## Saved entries
>>>>

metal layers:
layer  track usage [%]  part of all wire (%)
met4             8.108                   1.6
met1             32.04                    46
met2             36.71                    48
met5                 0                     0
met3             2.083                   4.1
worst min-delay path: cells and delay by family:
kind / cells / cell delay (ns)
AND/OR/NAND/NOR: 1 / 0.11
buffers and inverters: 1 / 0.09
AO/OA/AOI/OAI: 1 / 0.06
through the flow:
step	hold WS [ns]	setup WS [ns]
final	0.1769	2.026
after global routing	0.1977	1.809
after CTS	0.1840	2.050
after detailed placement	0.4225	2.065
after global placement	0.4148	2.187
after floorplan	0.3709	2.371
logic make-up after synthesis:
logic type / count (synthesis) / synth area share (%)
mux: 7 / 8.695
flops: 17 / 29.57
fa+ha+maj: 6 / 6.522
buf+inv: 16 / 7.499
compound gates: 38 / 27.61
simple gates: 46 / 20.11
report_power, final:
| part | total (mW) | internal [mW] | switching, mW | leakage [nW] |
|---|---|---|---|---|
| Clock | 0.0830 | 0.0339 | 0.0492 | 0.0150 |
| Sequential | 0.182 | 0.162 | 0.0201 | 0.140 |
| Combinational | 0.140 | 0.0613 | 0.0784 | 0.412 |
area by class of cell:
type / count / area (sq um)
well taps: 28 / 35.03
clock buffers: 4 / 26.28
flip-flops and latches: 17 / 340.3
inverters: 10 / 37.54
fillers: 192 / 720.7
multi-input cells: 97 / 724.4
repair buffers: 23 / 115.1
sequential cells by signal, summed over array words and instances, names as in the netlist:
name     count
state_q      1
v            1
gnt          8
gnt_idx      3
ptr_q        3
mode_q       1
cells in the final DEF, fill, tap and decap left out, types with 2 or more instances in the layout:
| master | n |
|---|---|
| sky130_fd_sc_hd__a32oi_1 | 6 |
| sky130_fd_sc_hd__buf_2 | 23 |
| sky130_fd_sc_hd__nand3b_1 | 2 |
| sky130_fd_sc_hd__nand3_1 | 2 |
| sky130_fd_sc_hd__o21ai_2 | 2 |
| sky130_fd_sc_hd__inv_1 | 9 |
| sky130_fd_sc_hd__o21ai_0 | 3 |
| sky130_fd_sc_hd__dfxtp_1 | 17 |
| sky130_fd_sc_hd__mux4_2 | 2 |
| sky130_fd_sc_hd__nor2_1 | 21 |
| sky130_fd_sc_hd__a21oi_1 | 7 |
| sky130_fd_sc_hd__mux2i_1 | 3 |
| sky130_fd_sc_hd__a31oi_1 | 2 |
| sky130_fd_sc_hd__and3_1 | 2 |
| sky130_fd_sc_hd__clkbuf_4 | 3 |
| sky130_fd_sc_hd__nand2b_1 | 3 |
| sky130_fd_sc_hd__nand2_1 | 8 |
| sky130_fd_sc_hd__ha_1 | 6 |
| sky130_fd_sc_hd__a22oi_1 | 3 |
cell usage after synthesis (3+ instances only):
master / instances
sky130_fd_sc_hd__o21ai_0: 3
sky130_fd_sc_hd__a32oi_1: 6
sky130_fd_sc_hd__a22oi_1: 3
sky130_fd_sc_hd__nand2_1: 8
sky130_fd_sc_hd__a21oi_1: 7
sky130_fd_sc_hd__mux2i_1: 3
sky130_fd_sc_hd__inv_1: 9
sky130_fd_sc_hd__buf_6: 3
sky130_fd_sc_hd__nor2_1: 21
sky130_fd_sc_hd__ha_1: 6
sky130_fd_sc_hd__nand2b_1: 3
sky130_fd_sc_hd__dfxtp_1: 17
`src/rtl/emac_tx_change.sv`:
```
// Transmit adapter from the user-side ff_tx_* word stream to the MAC Tx_mac_* interface.
// Words pass through a hold register for framing repair, then a small FIFO, then a registered output stage.
module emac_tx_change #(
  parameter int DEPTH = 8
) (
  input  logic        Clk_user,
  input  logic        Reset_n,
  input  logic [31:0] ff_tx_data,
  input  logic [1:0]  ff_tx_mod,
  input  logic        ff_tx_sop,
  input  logic        ff_tx_eop,
  input  logic        ff_tx_wren,
  input  logic        ff_tx_err,
  output logic        ff_tx_rdy,
  input  logic        Tx_mac_wa,
  output logic        Tx_mac_wr,
  output logic [31:0] Tx_mac_data,
  output logic [1:0]  Tx_mac_BE,
  output logic        Tx_mac_sop,
  output logic        Tx_mac_eop,
  output logic [7:0]  cnt_stray,
  output logic [7:0]  cnt_trunc,
  output logic [7:0]  cnt_uerr
);

  localparam int AW = $clog2(DEPTH);
  localparam logic [AW:0] RdyMaxOcc = (AW+1)'(DEPTH - 2);

  typedef enum logic {IDLE, IN_FRAME} state_e;

  typedef struct packed {
    logic [31:0] data;
    logic [1:0]  mod;
    logic        sop;
    logic        eop;
  } word_t;

  state_e      state_q, state_d;
  word_t       hold_q, hold_d, in_word, wr_word, tx_word_q;
  logic        hold_vld_q, hold_vld_d;
  logic        rdy_q, rdy_d, tx_wr_q;
  logic [7:0]  stray_q, stray_d, trunc_q, trunc_d, uerr_q, uerr_d;
  logic [AW:0] wptr_q, rptr_q, occ, occ_next;
  word_t       mem [DEPTH];

  logic accept, load, truncate, fifo_wr, pop, full, empty;

  function automatic logic [7:0] satInc(input logic [7:0] c, input logic inc);
    return (inc && c != 8'hFF) ? c + 8'd1 : c;
  endfunction

  assign full     = (wptr_q == {~rptr_q[AW], rptr_q[AW-1:0]});
  assign empty    = (wptr_q == rptr_q);
  assign occ      = wptr_q - rptr_q;
  assign pop      = Tx_mac_wa && !empty;
  assign accept   = ff_tx_wren && rdy_q;
  assign in_word  = '{data: ff_tx_data, mod: ff_tx_mod, sop: ff_tx_sop, eop: ff_tx_eop};
  assign load     = accept && (state_q == IN_FRAME || ff_tx_sop);
  assign truncate = accept && (state_q == IN_FRAME) && ff_tx_sop;
  // In IN_FRAME the hold is always a non-eop word; in IDLE it is either empty or a finished eop word.
  assign fifo_wr  = hold_vld_q && (hold_q.eop || (accept && state_q == IN_FRAME)) && !full;

  always_comb begin
    wr_word = hold_q;
    if (truncate) begin
      wr_word.eop = 1'b1;
      wr_word.mod = 2'b00;
    end
    hold_d     = load ? in_word : hold_q;
    hold_vld_d = load ? 1'b1 : (fifo_wr ? 1'b0 : hold_vld_q);
    state_d    = load ? (ff_tx_eop ? IDLE : IN_FRAME) : state_q;
    occ_next   = occ + (AW+1)'(fifo_wr) - (AW+1)'(pop);
    rdy_d      = (occ_next <= RdyMaxOcc);
    stray_d    = satInc(stray_q, accept && state_q == IDLE && !ff_tx_sop);
    trunc_d    = satInc(trunc_q, truncate);
    uerr_d     = satInc(uerr_q, accept && ff_tx_eop && ff_tx_err);
  end

  always_ff @(posedge Clk_user or negedge Reset_n) begin
    if (!Reset_n) begin
      state_q    <= IDLE;
      hold_q     <= '0;
      hold_vld_q <= 1'b0;
      rdy_q      <= 1'b0;
      stray_q    <= '0;
      trunc_q    <= '0;
      uerr_q     <= '0;
      wptr_q     <= '0;
      rptr_q     <= '0;
      tx_wr_q    <= 1'b0;
      tx_word_q  <= '0;
    end else begin
      state_q    <= state_d;
      hold_q     <= hold_d;
      hold_vld_q <= hold_vld_d;
      rdy_q      <= rdy_d;
      stray_q    <= stray_d;
      trunc_q    <= trunc_d;
      uerr_q     <= uerr_d;
      if (fifo_wr) wptr_q <= wptr_q + 1'b1;
      if (pop) begin
        rptr_q    <= rptr_q + 1'b1;
        tx_word_q <= mem[rptr_q[AW-1:0]];
      end
      tx_wr_q <= pop;
    end
  end

  // Storage array carries no reset; only the pointers define its contents.
  always_ff @(posedge Clk_user) begin
    if (fifo_wr) mem[wptr_q[AW-1:0]] <= wr_word;
  end

  assign ff_tx_rdy   = rdy_q;
  assign Tx_mac_wr   = tx_wr_q;
  assign Tx_mac_data = tx_word_q.data;
  assign Tx_mac_BE   = tx_word_q.mod;
  assign Tx_mac_sop  = tx_word_q.sop;
  assign Tx_mac_eop  = tx_word_q.eop;
  assign cnt_stray   = stray_q;
  assign cnt_trunc   = trunc_q;
  assign cnt_uerr    = uerr_q;

endmodule

```
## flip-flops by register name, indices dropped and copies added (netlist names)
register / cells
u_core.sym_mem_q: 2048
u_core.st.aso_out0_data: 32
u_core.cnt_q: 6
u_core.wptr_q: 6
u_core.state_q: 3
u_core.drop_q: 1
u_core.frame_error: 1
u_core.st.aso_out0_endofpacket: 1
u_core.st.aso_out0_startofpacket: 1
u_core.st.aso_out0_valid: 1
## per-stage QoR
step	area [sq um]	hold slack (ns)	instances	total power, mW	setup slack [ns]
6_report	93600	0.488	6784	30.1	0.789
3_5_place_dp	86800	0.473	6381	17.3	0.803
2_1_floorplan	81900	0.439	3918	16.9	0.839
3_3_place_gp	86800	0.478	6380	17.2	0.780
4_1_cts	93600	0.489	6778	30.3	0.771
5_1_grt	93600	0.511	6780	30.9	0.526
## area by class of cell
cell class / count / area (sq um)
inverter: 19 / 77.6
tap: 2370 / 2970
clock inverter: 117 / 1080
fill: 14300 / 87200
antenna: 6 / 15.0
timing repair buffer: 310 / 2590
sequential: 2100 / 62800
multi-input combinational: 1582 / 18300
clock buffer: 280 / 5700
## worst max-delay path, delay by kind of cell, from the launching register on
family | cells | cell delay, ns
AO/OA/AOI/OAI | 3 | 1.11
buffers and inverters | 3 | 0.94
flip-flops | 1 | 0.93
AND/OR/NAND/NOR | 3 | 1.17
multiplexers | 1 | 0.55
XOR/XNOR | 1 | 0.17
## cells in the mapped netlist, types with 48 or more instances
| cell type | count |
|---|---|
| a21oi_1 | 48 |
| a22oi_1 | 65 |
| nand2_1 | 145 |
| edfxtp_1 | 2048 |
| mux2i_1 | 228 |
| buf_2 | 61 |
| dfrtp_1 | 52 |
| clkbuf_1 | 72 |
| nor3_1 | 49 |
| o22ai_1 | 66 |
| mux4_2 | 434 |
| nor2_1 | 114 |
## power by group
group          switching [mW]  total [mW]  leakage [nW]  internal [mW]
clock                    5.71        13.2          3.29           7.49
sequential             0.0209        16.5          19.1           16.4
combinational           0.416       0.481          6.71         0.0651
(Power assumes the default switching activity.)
--- config.mk ---
export PLATFORM = sky130hd
export DESIGN_NAME = sev_seg_scan_ctrl
export DESIGN_NICKNAME = d
export VERILOG_FILES = /design/src/rtl/sev_seg_scan_ctrl.sv
export SDC_FILE = /design/constraint.sdc
export NUM_CORES = 1
export LEC_CHECK = 0
export ABC_AREA = 1
export BUFFER_PORTS_ARGS = -buffer_cell sky130_fd_sc_hd__buf_2
export CAP_MARGIN = 20
export CORE_ASPECT_RATIO = 0.9
export CORE_MARGIN = 5
export CORE_UTILIZATION = 60
export CTS_CLUSTER_SIZE = 30
export DETAILED_ROUTE_END_ITERATION = 16
export HOLD_SLACK_MARGIN = 0.15
export MAX_ROUTING_LAYER = met4
export PLACE_DENSITY = 0.8
export SETUP_SLACK_MARGIN = 0.4
export SYNTH_ARGS = -nofsm -noshare
export SYNTH_HDL_FRONTEND = slang
export SYNTH_SLANG_ARGS = --single-unit
--- constraint.sdc ---
create_clock -name clk -period 4.01 [get_ports clk]
set_input_delay 0.2005 -clock clk [delete_from_list [all_inputs] [get_ports clk]]
set_output_delay 0.2005 -clock clk [all_outputs]
set_load 0.02 [all_outputs]
--- src/rtl/sev_seg_scan_ctrl.sv ---
// Multiplexed common-anode 7-segment driver with a sequential double-dabble BCD converter.
// Optional leading-zero blanking is enabled by defining SEVSEG_LZ_BLANK_EN.
module sev_seg_scan_ctrl #(
    parameter int NUM_DIGITS = 4,
    parameter int DATA_W     = 16,
    parameter int CLK_DIV    = 50000
) (
    input  logic                  clk,
    input  logic                  rst_n,
    input  logic                  load,
    input  logic                  mode,
    input  logic [DATA_W-1:0]     data_in,
    input  logic [NUM_DIGITS-1:0] dp_in,
    output logic                  busy,
    output logic                  ovf,
    output logic [7:0]            cathodes,
    output logic [NUM_DIGITS-1:0] anodes
);

    localparam int BCD_W = 4 * NUM_DIGITS;
    localparam int IDX_W = (NUM_DIGITS > 1) ? $clog2(NUM_DIGITS) : 1;
    localparam int PRE_W = $clog2(CLK_DIV);
    localparam int CNT_W = $clog2(DATA_W + 1);

    localparam logic [1:0] S_IDLE   = 2'd0;
    localparam logic [1:0] S_CONV   = 2'd1;
    localparam logic [1:0] S_COMMIT = 2'd2;

    logic [1:0]            state;
    logic [DATA_W-1:0]     data_q;
    logic                  mode_q;
    logic [NUM_DIGITS-1:0] dp_q;
    logic [BCD_W-1:0]      bcd_q;
    logic                  bcd_ovf_q;
    logic [CNT_W-1:0]      bit_cnt;

    logic [BCD_W-1:0]      disp_digits;
    logic [NUM_DIGITS-1:0] disp_dp;
    logic                  disp_ovf;
    logic                  disp_valid;

    logic [PRE_W-1:0]      pre_cnt;
    logic [IDX_W-1:0]      digit_idx;

    logic [BCD_W-1:0]      bcd_adj;
    logic [BCD_W-1:0]      hex_digits;
    logic                  hex_ovf;
    logic [NUM_DIGITS-1:0] blank_mask;
    logic [3:0]            cur_nib;
    logic [6:0]            cur_seg;

    function automatic logic [6:0] seg_decode(input logic [3:0] nib);
        logic [6:0] lit;
        lit = 7'h00;
        case (nib)
            4'h0: lit = 7'h3F;
            4'h1: lit = 7'h06;
            4'h2: lit = 7'h5B;
            4'h3: lit = 7'h4F;
            4'h4: lit = 7'h66;
            4'h5: lit = 7'h6D;
            4'h6: lit = 7'h7D;
            4'h7: lit = 7'h07;
            4'h8: lit = 7'h7F;
            4'h9: lit = 7'h6F;
            4'hA: lit = 7'h77;
            4'hB: lit = 7'h7C;
            4'hC: lit = 7'h39;
            4'hD: lit = 7'h5E;
            4'hE: lit = 7'h79;
            4'hF: lit = 7'h71;
        endcase
        return ~lit;
    endfunction

    // NOTE: every combinational output gets a default before any conditional update so no latch is inferred.
    always_comb begin
        bcd_adj = bcd_q;
        for (int i = 0; i < NUM_DIGITS; i++) begin
            if (bcd_q[4*i +: 4] >= 4'd5) bcd_adj[4*i +: 4] = bcd_q[4*i +: 4] + 4'd3;
        end
    end

    generate
        if (DATA_W > BCD_W) begin : g_hex_wide
            assign hex_digits = data_q[BCD_W-1:0];
            assign hex_ovf    = |data_q[DATA_W-1:BCD_W];
        end else if (DATA_W == BCD_W) begin : g_hex_exact
            assign hex_digits = data_q;
            assign hex_ovf    = 1'b0;
        end else begin : g_hex_narrow
            assign hex_digits = {{(BCD_W-DATA_W){1'b0}}, data_q};
            assign hex_ovf    = 1'b0;
        end
    endgenerate

    // NOTE: sequential state uses non-blocking assignments so every register samples pre-edge values.
    always_ff @(posedge clk or negedge rst_n) begin
        if (!rst_n) begin
            state       <= S_IDLE;
            data_q      <= '0;
            mode_q      <= 1'b0;
            dp_q        <= '0;
            bcd_q       <= '0;
            bcd_ovf_q   <= 1'b0;
            bit_cnt     <= '0;
            // NOTE: the display register is explicitly reset; disp_valid keeps it blank until a commit.
            disp_digits <= '0;
            disp_dp     <= '0;
            disp_ovf    <= 1'b0;
            disp_valid  <= 1'b0;
        end else begin
            case (state)
                S_IDLE: begin
                    if (load) begin
                        data_q    <= data_in;
                        mode_q    <= mode;
                        dp_q      <= dp_in;
                        bcd_q     <= '0;
                        bcd_ovf_q <= 1'b0;
                        bit_cnt   <= '0;
                        state     <= mode ? S_CONV : S_COMMIT;
                    end
                end
                S_CONV: begin
                    // Carry out of the top nibble means the value needs more digits than we have.
                    bcd_q     <= {bcd_adj[BCD_W-2:0], data_q[DATA_W-1]};
                    bcd_ovf_q <= bcd_ovf_q | bcd_adj[BCD_W-1];
                    data_q    <= {data_q[DATA_W-2:0], 1'b0};
                    bit_cnt   <= bit_cnt + CNT_W'(1);
                    if (bit_cnt == CNT_W'(DATA_W - 1)) state <= S_COMMIT;
                end
                S_COMMIT: begin
                    disp_digits <= mode_q ? bcd_q : hex_digits;
                    disp_dp     <= dp_q;
                    disp_ovf    <= mode_q ? bcd_ovf_q : hex_ovf;
                    disp_valid  <= 1'b1;
                    state       <= S_IDLE;
                end
                default: state <= S_IDLE;
            endcase
        end
    end

    assign busy = (state == S_CONV);
    assign ovf  = disp_ovf;

`ifdef SEVSEG_LZ_BLANK_EN
    always_comb begin
        logic zero_above;
        zero_above = 1'b1;
        blank_mask = '0;
        for (int i = NUM_DIGITS - 1; i >= 1; i--) begin
            zero_above    = zero_above & (disp_digits[4*i +: 4] == 4'd0);
            blank_mask[i] = zero_above & ~disp_ovf;
        end
    end
`else
    assign blank_mask = '0;
`endif

    assign cur_nib = disp_digits[{digit_idx, 2'b00} +: 4];

    always_comb begin
        if (disp_ovf)                   cur_seg = 7'b0111111;
        else if (blank_mask[digit_idx]) cur_seg = 7'h7F;
        else                            cur_seg = seg_decode(cur_nib);
    end

    always_ff @(posedge clk or negedge rst_n) begin
        if (!rst_n) begin
            pre_cnt   <= '0;
            digit_idx <= '0;
            anodes    <= '1;
            cathodes  <= 8'hFF;
        end else begin
            if (pre_cnt == PRE_W'(CLK_DIV - 1)) begin
                pre_cnt   <= '0;
                digit_idx <= (digit_idx == IDX_W'(NUM_DIGITS - 1)) ? '0 : digit_idx + IDX_W'(1);
            end else begin
                pre_cnt <= pre_cnt + PRE_W'(1);
            end
            anodes   <= ~(NUM_DIGITS'(1) << digit_idx);
            cathodes <= disp_valid ? {~disp_dp[digit_idx], cur_seg} : 8'hFF;
        end
    end

endmodule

<<<<

## Task goal
From the entries above, print the lines beginning at the one with "u_core.sym_mem_q: 2048" and stopping after the one with "clock buffer: 280 / 5700", exactly as written and with nothing else.

## Final answer
u_core.sym_mem_q: 2048
u_core.st.aso_out0_data: 32
u_core.cnt_q: 6
u_core.wptr_q: 6
u_core.state_q: 3
u_core.drop_q: 1
u_core.frame_error: 1
u_core.st.aso_out0_endofpacket: 1
u_core.st.aso_out0_startofpacket: 1
u_core.st.aso_out0_valid: 1
## per-stage QoR
step	area [sq um]	hold slack (ns)	instances	total power, mW	setup slack [ns]
6_report	93600	0.488	6784	30.1	0.789
3_5_place_dp	86800	0.473	6381	17.3	0.803
2_1_floorplan	81900	0.439	3918	16.9	0.839
3_3_place_gp	86800	0.478	6380	17.2	0.780
4_1_cts	93600	0.489	6778	30.3	0.771
5_1_grt	93600	0.511	6780	30.9	0.526
## area by class of cell
cell class / count / area (sq um)
inverter: 19 / 77.6
tap: 2370 / 2970
clock inverter: 117 / 1080
fill: 14300 / 87200
antenna: 6 / 15.0
timing repair buffer: 310 / 2590
sequential: 2100 / 62800
multi-input combinational: 1582 / 18300
clock buffer: 280 / 5700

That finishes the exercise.